When the phone rings I’m not in the best of moods and instead of looking to see who it is first, I stab the answer button and yell, “What?” into the microphone.
“Mister Carter,” David Chu says. “I’m sorry, did I catch you at a bad time?”
“Is there a good time these days?”
“I’m an optimist,” he says. “I was wondering if you could come by the house later. I’m releasing t
hat file to the community and I wanted to give you a copy. You might be able to see something in it that we don’t.”
“Come again? I thought this was all Super-Secret Squirrel shit.”
“It was intended to be, but under the circumstances, I think it would be better to get the information out than have you draw out the assassin. I spoke with Letitia and I understand there are larger forces at play. She told me about Quetzalcoatl, Santa Muerte, all of that. Had I known sooner I would have done this already. I’m not your enemy, Eric. I’m doing what I think is best for the city, and for our community. I handled it poorly. I’m sorry.”

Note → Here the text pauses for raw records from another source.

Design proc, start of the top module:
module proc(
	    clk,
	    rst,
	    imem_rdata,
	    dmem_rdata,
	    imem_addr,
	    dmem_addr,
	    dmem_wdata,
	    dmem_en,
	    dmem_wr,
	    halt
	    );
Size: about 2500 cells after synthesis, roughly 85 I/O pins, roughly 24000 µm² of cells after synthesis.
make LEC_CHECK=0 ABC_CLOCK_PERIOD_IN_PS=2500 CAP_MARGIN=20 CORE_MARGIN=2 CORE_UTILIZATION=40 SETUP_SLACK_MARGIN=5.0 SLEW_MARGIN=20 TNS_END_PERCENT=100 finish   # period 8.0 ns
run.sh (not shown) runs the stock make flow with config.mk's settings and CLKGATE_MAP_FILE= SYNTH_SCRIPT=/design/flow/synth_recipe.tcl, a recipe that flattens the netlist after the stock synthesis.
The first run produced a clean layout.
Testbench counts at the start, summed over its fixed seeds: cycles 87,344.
Source: an optimization exercise on an open RTL-to-GDS flow (aim: small area and a short achievable clock period). Production flows keep margins and buffers that such runs may drop. Where RTL was checked, it was by simulation tests only, not by an equivalence proof against the original. Function not checked in runs 4 to 7: the RTL went through the layout flow alone.

==> flow/design.v, too long to show whole: its modules and the start of the top module <==
// module work_zyq: 75 lines
// module zq_rca: 15 lines
// module zq_cneg: 14 lines
// module zq_bcd29: 28 lines
// module zq_v4: 166 lines
// module zq_mul15: 691 lines
// module zq_div15: 726 lines
module work_zyq(CLK,rst,keystat,dataout);
  // ...
==> flow/run.sh <==
#!/bin/bash
# synth_recipe.tcl (not shown) runs the flow's synth.tcl, then flattens the netlist and writes it again
# the make line also repeats each setting of config.mk as NAME=value (left out here)
make -C /OpenROAD-flow-scripts/flow DESIGN_CONFIG=/design/flow/config.mk WORK_HOME=/design/flow/orfs CLKGATE_MAP_FILE= SYNTH_SCRIPT=/design/flow/synth_recipe.tcl finish
==> flow/config.mk <==
export PLATFORM = sky130hd
export DESIGN_NAME = work_zyq
export DESIGN_NICKNAME = work_zyq
export VERILOG_FILES = /design/flow/design.v
export SDC_FILE = /design/flow/constraint.sdc
export NUM_CORES = 8
export LEC_CHECK = 0
export CAP_MARGIN = 20
export CORE_MARGIN = 2
export CORE_UTILIZATION = 40
export SLEW_MARGIN = 20
==> flow/constraint.sdc <==
create_clock -name core_clock -period 220.0 [get_ports {CLK}]
set_input_delay 44.0000 -clock core_clock [delete_from_list [all_inputs] [get_ports {CLK}]]
set_output_delay 44.0000 -clock core_clock [all_outputs]
set_load 0.01 [all_outputs]
==> key figures, run 1 <==
Outcome
  • Status: timing/DRC/antenna clean

Synth
  • Post-synth ARST share: 0
  • Main area contributors after synthesis: fa_1 22%, ha_1 13%, inv_1 6.6%
  • Synth Register Bits: 55
  • Post-Synth Adder-Cell Area: 0.354
  • Most frequent cell after synthesis: inv_1
  • Number of synthesized flops with an enable pin: 0

GRT
  • First-pass GRT wire length: 121 mm
  • GR Layer Usage met1: 0.304
  • GR Overflow Total: 0

Routing
  • M1 wire length: 34.0 mm
  • Routed wire per std cell: 18.0 um
  • WL met2: 33.8 mm

Clock tree
  • CTS Root Cell: clkbuf_16
  • Inserted Clock Buffers: 5

Critical path
  • CP required: 220.19 ns
  • R2r worst-path depth: 172
  • Reg2reg start: dataout[14]$_SDFFE_PP0P_

Min path
  • Min-delay src: dataout[21]$_SDFFE_PP0P_

Final layout
  • Register area: 0.00110 mm2
  • Final net count: 3,865
  • Clock Buffer Count: 6

STA
  • RSZ-0062 raised after global routing: no

Place
  • Hpwl dp: 58.9 mm
==> run 2, diff against run 1 <==
==> flow/flow/run.sh (new file) <==
#!/bin/bash
# Own layout flow: the standard synthesis and layout, except that Yosys maps the
# logic with the area-oriented ABC script in flow/abc.script (no gate upsizing), then
# the standard layout (standard.sh) from floorplan to finish, with buf_2 port buffers.
# Each tool's full output goes to a log file in the work folder.
set -euo pipefail
WORK=$(pwd)
FL=$WORK/flow

# synthesis script: synth_recipe.tcl with ORFS's synth.tcl swapped for a copy whose
# ABC call uses flow/abc.script
sed "s#^source \$::env(SCRIPTS_DIR)/synth_preamble.tcl#source \$::env(SCRIPTS_DIR)/synth_preamble.tcl\nset abc_args [lreplace \$abc_args 1 1 $FL/abc.script]#" \
  "$FLOW_HOME/scripts/synth.tcl" > "$WORK/own_synth.tcl"
grep -q "lreplace \$abc_args 1 1" "$WORK/own_synth.tcl"
sed "s#\$::env(SCRIPTS_DIR)/synth.tcl#$WORK/own_synth.tcl#" "$WORK/synth_recipe.tcl" > "$WORK/own_synth_recipe.tcl"
grep -q "own_synth.tcl" "$WORK/own_synth_recipe.tcl"
sed "s#SYNTH_SCRIPT=[^ ]*#SYNTH_SCRIPT=$WORK/own_synth_recipe.tcl#" "$WORK/standard.sh" > "$WORK/own_synth.sh"
grep -q "own_synth_recipe.tcl" "$WORK/own_synth.sh"

bash "$WORK/own_synth.sh" synth > "$WORK/synth.log" 2>&1
export BUFFER_PORTS_ARGS="-buffer_cell sky130_fd_sc_hd__buf_2"
bash "$WORK/standard.sh" > "$WORK/layout.log" 2>&1
test -f "$WORK/out/final.def"
==> flow/flow/abc.script (new file) <==
strash
dch
amap
topo
==> flow/standard.sh (new file) <==
#!/bin/bash
# synth_recipe.tcl (not shown) runs the flow's synth.tcl, then flattens the netlist and writes it again
# the make line also repeats each setting of config.mk as NAME=value (left out here)
make -C /OpenROAD-flow-scripts/flow DESIGN_CONFIG=/design/flow/config.mk WORK_HOME=/design/flow/orfs CLKGATE_MAP_FILE= SYNTH_SCRIPT=/design/flow/synth_recipe.tcl "${@:-finish}"
removed: flow/run.sh
==> run 2 against run 1 <==
Against the previous run: critical path type unchanged; synthesized cell count down 19%; non-clock buffer count down 5; via count down 15%; clock-buffer cell count down 1; global-route usage up 1.2 points; synthesized area down 20%.
==> key figures, run 2 <==
Final layout
  • FILL cells: 5,334 (was 6,777)
  • Most frequent cells in the layout: 521 x clkinv_1, 457 x nor2_1, 290 x fa_1, 280 x ha_1, 254 x o22a_1 (was 462 x inv_1, 360 x nor2_1, 290 x fa_1, 280 x ha_1, 242 x nand2_1)
  • Commonest non-fill, non-tap cell in the layout: clkinv_1 (was inv_1)
  • Register area: 0.00110 mm2 (unchanged)
  • Area Growth Syn to Fin: 7.45% (was 5.64%)
  • Share of cells above drive strength 1: 0.0335 (was 0.0840)
  • Reg with most FFs: dataout (unchanged)
  • Final net count: 3,351 (was 3,865)
  • Antenna cells: 0 (unchanged)
  • Multi-input gate area: 0.0180 mm2 (was 0.0230 mm2)
  • Finished Cell Area: 0.0226 mm2 (was 0.0279 mm2)
  • Biggest registers after layout: dataout (32), first (15), prestat (5) (unchanged)
  • Largest register FFs: 32 (unchanged)

Synth
  • Most frequent cell after synthesis: clkinv_1 (was inv_1)
  • Largest family of logic cells by synthesized area: adder cells (unchanged)
  • Biggest area consumer among synthesized cells: fa_1 (unchanged)
  • Complex-gate fraction of the synthesized area: 0.284 (was 0.224)
  • Xor/xnor cell area share of the yosys netlist: 0.000416 (was 0.0616)
  • Post-Synth Adder-Cell Area: 0.443 (was 0.354)
  • Ys flop type: dfxtp_1 (unchanged)
  • Synth Register Bits: 55 (unchanged)
  • Post-synth top area share: 0.277 (was 0.221)
  • Mapped Area: 0.0211 mm2 (was 0.0264 mm2)
  • Number of synthesized flops with an enable pin: 0 (unchanged)
  • Cells after Synth: 2,687 (was 3,310)
  • Most instantiated cells after synthesis: 521 x clkinv_1, 457 x nor2_1, 291 x fa_1 (was 462 x inv_1, 361 x nor2_1, 291 x fa_1)
  • Sequential share of the synthesized area: 0.0523 (was 0.0417)
  • Fraction of synthesized area in multiplexers: 0 (was 0.0619)
  • Synth Warn #: 2 (unchanged)
  • Post-synth ARST share: 0 (unchanged)
  • Syn avg cell area: 7.84 um2 (was 7.97 um2)
  • Main area contributors after synthesis: fa_1 28%, ha_1 17%, o22a_1 11% (was fa_1 22%, ha_1 13%, inv_1 6.6%)
  • Synth Area in Simple Gates: 0.127 (was 0.167)
  • Syn_nets: 3,265 (was 3,888)
  • Count of cell types in the netlist: 46 (was 128)

STA
  • RSZ-0062 raised after global routing: no (unchanged)
  • Worst Tran Pin Value: 1.19 ns (was 1.04 ns)
  • Worst Skew: 0.0155 ns (was 0.0129 ns)
  • Final hold violation count: 0 (unchanged)
  • Worst slew margin: 0.202 (was 0.297)
  • Fin worst setup slack: 173.64 ns (was 173.24 ns)
  • Clock period minus worst slack: 46.36 ns (was 46.76 ns)
  • Fmax: 0.0216 GHz (was 0.0214 GHz)
  • Final hold slack: 0.495 ns (was 0.476 ns)
  • TNS Setup: 0 ns (unchanged)
  • Final worst path period share: 0.211 (was 0.213)
  • Final setup viols: 0 (unchanged)
  • Final slew viol count: 0 (unchanged)

Critical path
  • Worst Setup Start Kind: primary input (unchanged)
  • Worst setup EP type: register (unchanged)
  • CP required: 220.24 ns (was 220.19 ns)
  • Worst Setup SP: keystat[1] (unchanged)
  • Flop2flop setup slack: 175.39 ns (was 174.94 ns)
  • Crit Path Max Fanout: 16 (was 24)
  • Reg2reg start: dataout[12]$_SDFFE_PP0P_ (was dataout[14]$_SDFFE_PP0P_)
  • CP arrival: 46.61 ns (was 46.95 ns)
  • R2r worst-path depth: 161 (was 172)
  • Kind of critical path: in2reg (unchanged)
  • Reg-to-reg endpoint: dataout[9]$_SDFFE_PP0P_ (was dataout[0]$_SDFFE_PP0P_)

Clock tree
  • CTS Root Cell: clkbuf_16 (unchanged)
  • Clk sink count: 55 (unchanged)
  • Htree depth: 2 (unchanged)
  • Inserted Clock Buffers: 5 (unchanged)
  • Maximum clock path buffer count: 2 (unchanged)
  • CTS tree: built (unchanged)
  • Worst-path clk slew: 0.08 ns (about the same)
  • Resized Gates After CTS: 0 (unchanged)
  • # hold bufs at CTS: 0 (unchanged)
  • Setup Fix Bufs, Post-CTS: 0 (unchanged)
  • Worst-skew pair later-pin latency: 0.31 ns (was 0.30 ns)

Place
  • Routability Congestion: 0.905 (was 0.908)
  • Setup WS pre-CTS: 173.27 ns (was 172.73 ns)
  • Port bufs: 38 (unchanged)
  • Hpwl dp: 47.4 mm (was 58.9 mm)
  • Area post-placement: 0.0225 mm2 (was 0.0277 mm2)

GRT
  • Initial antenna violation count: 0 (was 2)
  • GRT Util Overall: 0.231 (was 0.220)
  • Pin count of the biggest net entering global routing: 56 (was 43)
  • GR Overflow Total: 0 (unchanged)
  • Vias in the first global route: 19,800 (was 22,900)
  • First-pass GRT wire length: 102 mm (was 121 mm)

Floorplan
  • Width of the die: 233 um (was 261 um)
  • Initial core utilization: 0.402 (was 0.403)
  • # IOs: 39 (unchanged)
  • Vert. Die Dim: 233 um (was 261 um)
  • # rows: 84 (was 94)
  • Die area: 0.0545 mm2 (was 0.0680 mm2)
  • Core Area: 0.0523 mm2 (was 0.0655 mm2)

Min path
  • Min-delay src: dataout[31]$_SDFFE_PP0P_ (was dataout[21]$_SDFFE_PP0P_)
  • Hold Path Stages: 2 (unchanged)
  • Worst min path class: reg2reg (unchanged)
  • Worst Hold End: dataout[31]$_SDFFE_PP0P_ (was dataout[21]$_SDFFE_PP0P_)

Outcome
  • Status: timing/DRC/antenna clean (unchanged)

Routing
  • DR DRC count: 0 (unchanged)
  • Routed wire per std cell: 17.5 um (was 18.0 um)
  • Drt first-iter violations: 1,136 (was 1,633)
  • Antenna viol nets, final: 0 (unchanged)
  • DRT Pass-1 Iters: 6 (was 7)
  • Drt via density: 5.74 (was 5.66)
  • Via count: 19,900 (was 23,500)
  • Routed Wire Length: 60.8 mm (was 74.7 mm)

Flow run
  • Maxcap violations: 0 (unchanged)
-- run 2: cell count changes after synthesis, moves of 82 or more --
cell      change
clkinv_1    +514
mux2i_1      -82
xnor2_1     -122
o22ai_1     +162
nand2_1     -116
o22a_1      +244
nor2_1       +96
inv_1       -462
-- run 2: worst max path at each step --
stage	to	slack (ns)	cells after the start
2_1_floorplan	first[1]$_SDFFE_PP0P_	172.79	7
3_3_place_gp	dataout[30]$_SDFFE_PP0P_	173.38	12
3_5_place_dp	dataout[1]$_SDFFE_PP0P_	173.27	12
4_1_cts	dataout[1]$_SDFFE_PP0P_	173.60	12
5_1_grt	dataout[5]$_SDFFE_PP0P_	169.61	160
6_report	dataout[1]$_SDFFE_PP0P_	173.64	12
-- run 2: metrics by stage --
step / utilization / std cells
3_3_place_gp: 0.429 / 3454
5_1_grt: 0.432 / 3462
2_1_floorplan: - / 2687
3_5_place_dp: 0.429 / 3454
6_report: 0.432 / 3462
4_1_cts: 0.432 / 3462
-- run 2: cell families (layout without fill, tap and decap cells) --
group | Yosys count | in the layout
AO/OA/AOI/OAI | 874 | 874
XOR/XNOR | 1 | 1
adder cells (fa/ha/maj) | 571 | 571
buffers and inverters | 521 | 608
flip-flops | 55 | 55
AND/OR/NAND/NOR | 665 | 665
-- run 2: layout make-up --
cell class                 instances  share of cell area
clock buffer                       5             0.00553
sequential                        55              0.0487
multi-input combinational       2111               0.797
inverter                         521              0.0864
clock inverter                     3             0.00205
timing repair buffer              79              0.0220
tap                              688              0.0381
-- run 2: routing by layer --
metal  routed length [um]  part of all wire  vias to the layer above  track usage
met5                    0                 0                        -            0
met4                 1790             0.029                        0       0.0635
met3                 4090             0.067                      123       0.0381
met2                28100              0.46                      544        0.389
met1                26800              0.44                     9536        0.307
li1                     -                 -                     9655            -
-- run 2: worst max-delay path, cell delays in order --
cell      delay [ns]
buf_2           0.10
clkinv_1        0.14
nor2_1          0.37
nor3_1          0.22
or2_0           0.37
nor2_1          0.21
clkinv_1        0.45
a221oi_1        0.41
a21oi_1         0.07
nor2_1          0.10
a21oi_1         0.05
nor2_1          0.10
==> run 3, diff against run 2 <==
--- a/flow/flow/run.sh
+++ b/flow/flow/run.sh
@@ -1,7 +1,7 @@
 #!/bin/bash
 # Own layout flow: the standard synthesis and layout, except that Yosys maps the
 # logic with the area-oriented ABC script in flow/abc.script (no gate upsizing), then
-# the standard layout (standard.sh) from floorplan to finish, with buf_2 port buffers.
+# the standard layout (standard.sh) from floorplan to finish.
 # Each tool's full output goes to a log file in the work folder.
 set -euo pipefail
 WORK=$(pwd)
@@ -18,6 +18,5 @@
 grep -q "own_synth_recipe.tcl" "$WORK/own_synth.sh"
 
 bash "$WORK/own_synth.sh" synth > "$WORK/synth.log" 2>&1
-export BUFFER_PORTS_ARGS="-buffer_cell sky130_fd_sc_hd__buf_2"
 bash "$WORK/standard.sh" > "$WORK/layout.log" 2>&1
 test -f "$WORK/out/final.def"
==> run 3 against run 2 <==
Against the previous run: register-to-register slack gained 0.46 ns; synthesized cell count unchanged; largest cell class unchanged; clock-buffer cell count did not move; via count up 1.6%; core utilization up 0.37 points; worst setup slack worse by 0.40 ns; first-iteration DRC count rose by 6.1%; critical path depth did not move; final cell count is essentially flat.
==> key figures, run 3 <==
Outcome
  • Status: timing/DRC/antenna clean (unchanged)

Critical path
  • Crit path max-delay family: simple AND/OR/NAND/NOR gates (unchanged)
  • CP required: 220.25 ns (was 220.24 ns)
  • Cell-by-cell trace of the critical path: clkdlybuf4s50_1 > clkinv_1 > nor2_1 > nor3_1 > or2_0 > nor2_1 > clkinv_1 > a221oi_1 > a21oi_1 > nor2_1 > a21oi_1 > nor2_1 (was buf_2 > clkinv_1 > nor2_1 > nor3_1 > or2_0 > nor2_1 > clkinv_1 > a221oi_1 > a21oi_1 > nor2_1 > a21oi_1 > nor2_1)
  • WP buf/inv: 3 (unchanged)
  • Worst setup EP type: register (unchanged)
  • CP arrival: 47.02 ns (was 46.61 ns)
  • Flop2flop setup slack: 175.85 ns (was 175.39 ns)
  • Kind of critical path: in2reg (unchanged)
  • CP max-delay cell: clkdlybuf4s50_1 (was clkinv_1)
  • Reg2reg start: dataout[12]$_SDFFE_PP0P_ (unchanged)
  • Largest stage delay, worst path: 0.50 ns (was 0.45 ns)
  • Worst Setup SP: keystat[1] (unchanged)
  • Crit-path most repeated cell: nor2_1 (unchanged)
  • Worst Setup Start Kind: primary input (unchanged)
  • Crit Path Max Fanout: 16 (unchanged)

Routing
  • DR DRC count: 0 (unchanged)
  • Drt first-iter violations: 1,205 (was 1,136)
  • DRT Pass-1 Iters: 5 (was 6)
  • Via count: 20,200 (was 19,900)
  • Routed Wire Length: 62.2 mm (was 60.8 mm)
  • Antenna viol nets, final: 0 (unchanged)
  • Drt via density: 5.83 (was 5.74)
  • Routed wire per std cell: 18.0 um (was 17.5 um)

GRT
  • GRT Util Overall: 0.233 (was 0.231)
  • GR Overflow Total: 0 (unchanged)
  • First-pass GRT wire length: 102 mm (about the same)
  • Vias in the first global route: 20,200 (was 19,800)
  • Initial antenna violation count: 0 (unchanged)
  • Pin count of the biggest net entering global routing: 56 (unchanged)

Final layout
  • Commonest non-fill, non-tap cell in the layout: clkinv_1 (unchanged)
  • Antenna cells: 0 (unchanged)
  • Finished Cell Area: 0.0228 mm2 (was 0.0226 mm2)
  • FILL cells: 5,321 (was 5,334)
  • Reg with most FFs: dataout (unchanged)
  • Final core area utilization: 0.436 (was 0.432)
  • Largest register FFs: 32 (unchanged)
  • Most frequent cells in the layout: 521 x clkinv_1, 457 x nor2_1, 290 x fa_1, 280 x ha_1, 254 x o22a_1 (unchanged)
  • Area Growth Syn to Fin: 8.37% (was 7.45%)
  • Share of cells above drive strength 1: 0.0205 (was 0.0335)
  • Final net count: 3,352 (was 3,351)
  • Biggest registers after layout: dataout (32), first (15), prestat (5) (unchanged)

Synth
  • Post-synth top area share: 0.277 (unchanged)
  • Most frequent cell after synthesis: clkinv_1 (unchanged)
  • Main area contributors after synthesis: fa_1 28%, ha_1 17%, o22a_1 11% (unchanged)
  • Synth Register Bits: 55 (unchanged)
  • Synth Warn #: 2 (unchanged)
  • Mapped Area: 0.0211 mm2 (unchanged)
  • Number of synthesized flops with an enable pin: 0 (unchanged)
  • Cells after Synth: 2,687 (unchanged)
  • Syn avg cell area: 7.84 um2 (unchanged)
  • Most instantiated cells after synthesis: 521 x clkinv_1, 457 x nor2_1, 291 x fa_1 (unchanged)
  • Ys flop type: dfxtp_1 (unchanged)
  • Count of cell types in the netlist: 46 (unchanged)
  • Sequential share of the synthesized area: 0.0523 (unchanged)
  • Post-synth ARST share: 0 (unchanged)
  • Syn_nets: 3,265 (unchanged)
  • Biggest area consumer among synthesized cells: fa_1 (unchanged)

Flow run
  • Maxcap violations: 0 (unchanged)

STA
  • TNS Setup: 0 ns (unchanged)
  • Final hold violation count: 0 (unchanged)
  • Final worst path period share: 0.213 (was 0.211)
  • Worst slew margin: 0.284 (was 0.202)
  • RSZ-0062 raised after global routing: no (unchanged)
  • Fmax: 0.0214 GHz (was 0.0216 GHz)
  • Worst Skew: 0.0158 ns (was 0.0155 ns)
  • Final setup viols: 0 (unchanged)
  • Final slew viol count: 0 (unchanged)
  • Clock period minus worst slack: 46.76 ns (was 46.36 ns)
  • Worst Tran Pin Value: 1.06 ns (was 1.19 ns)

Clock tree
  • CTS tree: built (unchanged)
  • Worst-skew pair later-pin latency: 0.32 ns (was 0.31 ns)
  • Inserted Clock Buffers: 5 (unchanged)
  • # hold bufs at CTS: 0 (unchanged)
  • CTS Root Cell: clkbuf_16 (unchanged)
  • Maximum clock path buffer count: 2 (unchanged)
  • Clk sink count: 55 (unchanged)
  • Resized Gates After CTS: 0 (unchanged)
  • Setup Fix Bufs, Post-CTS: 0 (unchanged)
  • Htree depth: 2 (unchanged)
  • Worst-path clk slew: 0.08 ns (about the same)

Place
  • Area post-placement: 0.0226 mm2 (was 0.0225 mm2)
  • Hpwl dp: 48.5 mm (was 47.4 mm)
  • Routability Congestion: 0.903 (was 0.905)
  • Port bufs: 38 (unchanged)

Floorplan
  • Initial core utilization: 0.402 (unchanged)
  • # IOs: 39 (unchanged)
  • Width of the die: 233 um (unchanged)
  • # rows: 84 (unchanged)
  • Die area: 0.0545 mm2 (unchanged)
  • Vert. Die Dim: 233 um (unchanged)
  • Core Area: 0.0523 mm2 (unchanged)

Min path
  • Worst min path class: reg2reg (unchanged)
  • Min-delay src: dataout[29]$_SDFFE_PP0P_ (was dataout[31]$_SDFFE_PP0P_)
[run 3: worst min-delay path: stages (launching register included)]
cell,delay [ns]
dfxtp_1,0.34
a21oi_1,0.06
nor2_1,0.07
[run 3: area by class of cell]
class,instances,area (um2),area share
Sequential cell,55,1100,0.0483
Clock inverter,3,46.3,0.00203
Clock buffer,5,125,0.00548
Timing Repair Buffer,80,693,0.0304
Multi-Input combinational cell,2111,18000,0.790
Tap cell,688,861,0.0377
Inverter,521,1960,0.0857
[run 3: through the flow]
step | instances | worst slack, ns | hold WS, ns
after floorplan | 2687 | 172.79 | 0.457
after global placement | 3455 | 172.94 | 0.475
after detailed placement | 3455 | 172.85 | 0.488
after CTS | 3463 | 173.17 | 0.504
after global routing | 3463 | 170.81 | 0.535
final | 3463 | 173.24 | 0.498
[run 3: per-layer routing]
layer	global-route usage	up-vias	wire length, um
li1	-	9666	-
met1	0.304	9810	26800
met2	0.400	583	29500
met3	0.0325	120	4230
met4	0.0684	0	1720
met5	0	-	0
[run 3: cells by family after synthesis]
logic type	share of synthesized area
buf+inv	0.0929
xor+xnor	0.000416
fa+ha+maj	0.443
flops	0.0523
simple gates	0.127
compound gates	0.284
[run 3: final timing paths]
kind | endpoint | cells after the start
max | dataout[1]$_SDFFE_PP0P_ | 12
min | dataout[29]$_SDFFE_PP0P_ | 2
max reg2reg | dataout[2]$_SDFFE_PP0P_ | 162
min reg2reg | dataout[29]$_SDFFE_PP0P_ | 2
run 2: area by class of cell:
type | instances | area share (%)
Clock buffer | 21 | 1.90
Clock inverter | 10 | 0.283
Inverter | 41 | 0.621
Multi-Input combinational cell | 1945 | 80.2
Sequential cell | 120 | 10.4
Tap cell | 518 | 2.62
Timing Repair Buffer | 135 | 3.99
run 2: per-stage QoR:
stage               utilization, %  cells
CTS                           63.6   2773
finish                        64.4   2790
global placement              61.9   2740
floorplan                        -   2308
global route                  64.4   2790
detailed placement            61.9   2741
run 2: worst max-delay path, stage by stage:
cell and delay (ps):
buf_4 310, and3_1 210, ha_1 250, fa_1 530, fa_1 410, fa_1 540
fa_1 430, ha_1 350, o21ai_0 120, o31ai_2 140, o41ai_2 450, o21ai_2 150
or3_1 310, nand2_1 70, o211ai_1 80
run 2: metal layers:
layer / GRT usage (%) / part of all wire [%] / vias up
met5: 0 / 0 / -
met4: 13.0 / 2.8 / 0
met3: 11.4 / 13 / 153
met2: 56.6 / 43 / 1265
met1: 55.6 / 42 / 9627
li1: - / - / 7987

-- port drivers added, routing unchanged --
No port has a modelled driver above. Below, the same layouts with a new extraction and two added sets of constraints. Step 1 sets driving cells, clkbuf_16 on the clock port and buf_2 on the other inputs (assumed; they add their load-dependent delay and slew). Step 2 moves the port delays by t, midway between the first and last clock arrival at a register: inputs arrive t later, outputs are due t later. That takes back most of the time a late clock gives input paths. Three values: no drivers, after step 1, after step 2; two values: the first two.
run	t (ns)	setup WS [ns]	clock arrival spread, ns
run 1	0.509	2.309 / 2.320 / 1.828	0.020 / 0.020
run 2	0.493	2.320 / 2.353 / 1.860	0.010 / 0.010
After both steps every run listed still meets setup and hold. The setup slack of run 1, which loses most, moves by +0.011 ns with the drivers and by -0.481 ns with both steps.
What follows belongs to an exercise in optimizing a design on an open flow for small area, a short achievable clock period and few clock cycles; a production flow would make more cautious choices.
Where RTL was checked, it was by simulation tests only, not by an equivalence proof against the original.
Power and IR drop assume default switching activity.

## wip/onyx
Design chip8_cpu, start of the top module:
module chip8_cpu (
    input wire clk,
    input wire reset,
    input wire [7:0] mem_data_in,
    input wire [15:0] key_pressed,
    output wire mem_read,
    output reg [11:0] mem_addr_out,
    output reg [7:0] mem_data_out,
    output reg mem_write
);
export LEC_CHECK = 0
export CAP_MARGIN = 20
export CORE_MARGIN = 2
export CORE_UTILIZATION = 60
export CTS_BUF_LIST = sky130_fd_sc_hd__clkbuf_8
export CTS_CLUSTER_DIAMETER = 50
export CTS_CLUSTER_SIZE = 16
export GPL_ROUTABILITY_DRIVEN = 0
export SLEW_MARGIN = 20
create_clock -name core_clock -period 12.0 [get_ports {clk}]
standard.sh (not shown) runs the stock make flow with config.mk's settings and CLKGATE_MAP_FILE= SYNTH_SCRIPT=/design/flow/synth_recipe.tcl, a recipe that flattens the netlist after the stock synthesis.
==> flow/flow/run.sh <==
#!/bin/bash
# Standard ORFS layout (the standard.sh: unchanged synthesis and steps), with
# - the port buffers that buffer_ports adds made buf_4 instead of its default
#   (a slow delay buffer), so input and output paths start from a fast buffer.
set -euo pipefail
export SETUP_SLACK_MARGIN=8
export BUFFER_PORTS_ARGS="-buffer_cell sky130_fd_sc_hd__buf_4"
bash standard.sh > standard_make.log 2>&1
Testbench counts of wip/onyx, summed over its fixed seeds: cycles 204,165.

“Uh, sure. Okay.” I want to be pissed off, but he sounds sincere. It’s also his job to sound sincere, so I probably can’t trust it. I’m more disappointed in Letitia than anything else. But I knew she was going to say something to him.
“There’s another reason I want to get the file out there exonerating you,” Chu says.
“Oh? You find something embarrassing about yourself in there that you need to get ahead of?” Silence.
“I’m almost tempted to not tell you,” he says, irritation creeping into his voice. “You’ll find out eventually, anyway. But that would be cruel. The European branch of the Werther family is upset at what you did to Attila, and they— What exactly did you do to Attila, anyway?”
“I moved him, his car, and his chauffeur over the line into limbo and left him there. He’s smart. If he’s not out by now he will be soon. Let me guess, everybody’s saying I killed him, too?”
“They are. In fact, the family has put a bounty on you. Anyone who does the deed and brings proof in the form of your head gets, and I quote, ‘The full backing and support of the Werther Clan as an adopted relative.’”
Shit. Mages don’t need money. We want cash, we magic a few ATMs, manipulate some stock trades, whatever. If you want mages to take something on, you offer up something better than cash. Usually it’s some mystic heirloom, a spellbook, whatever.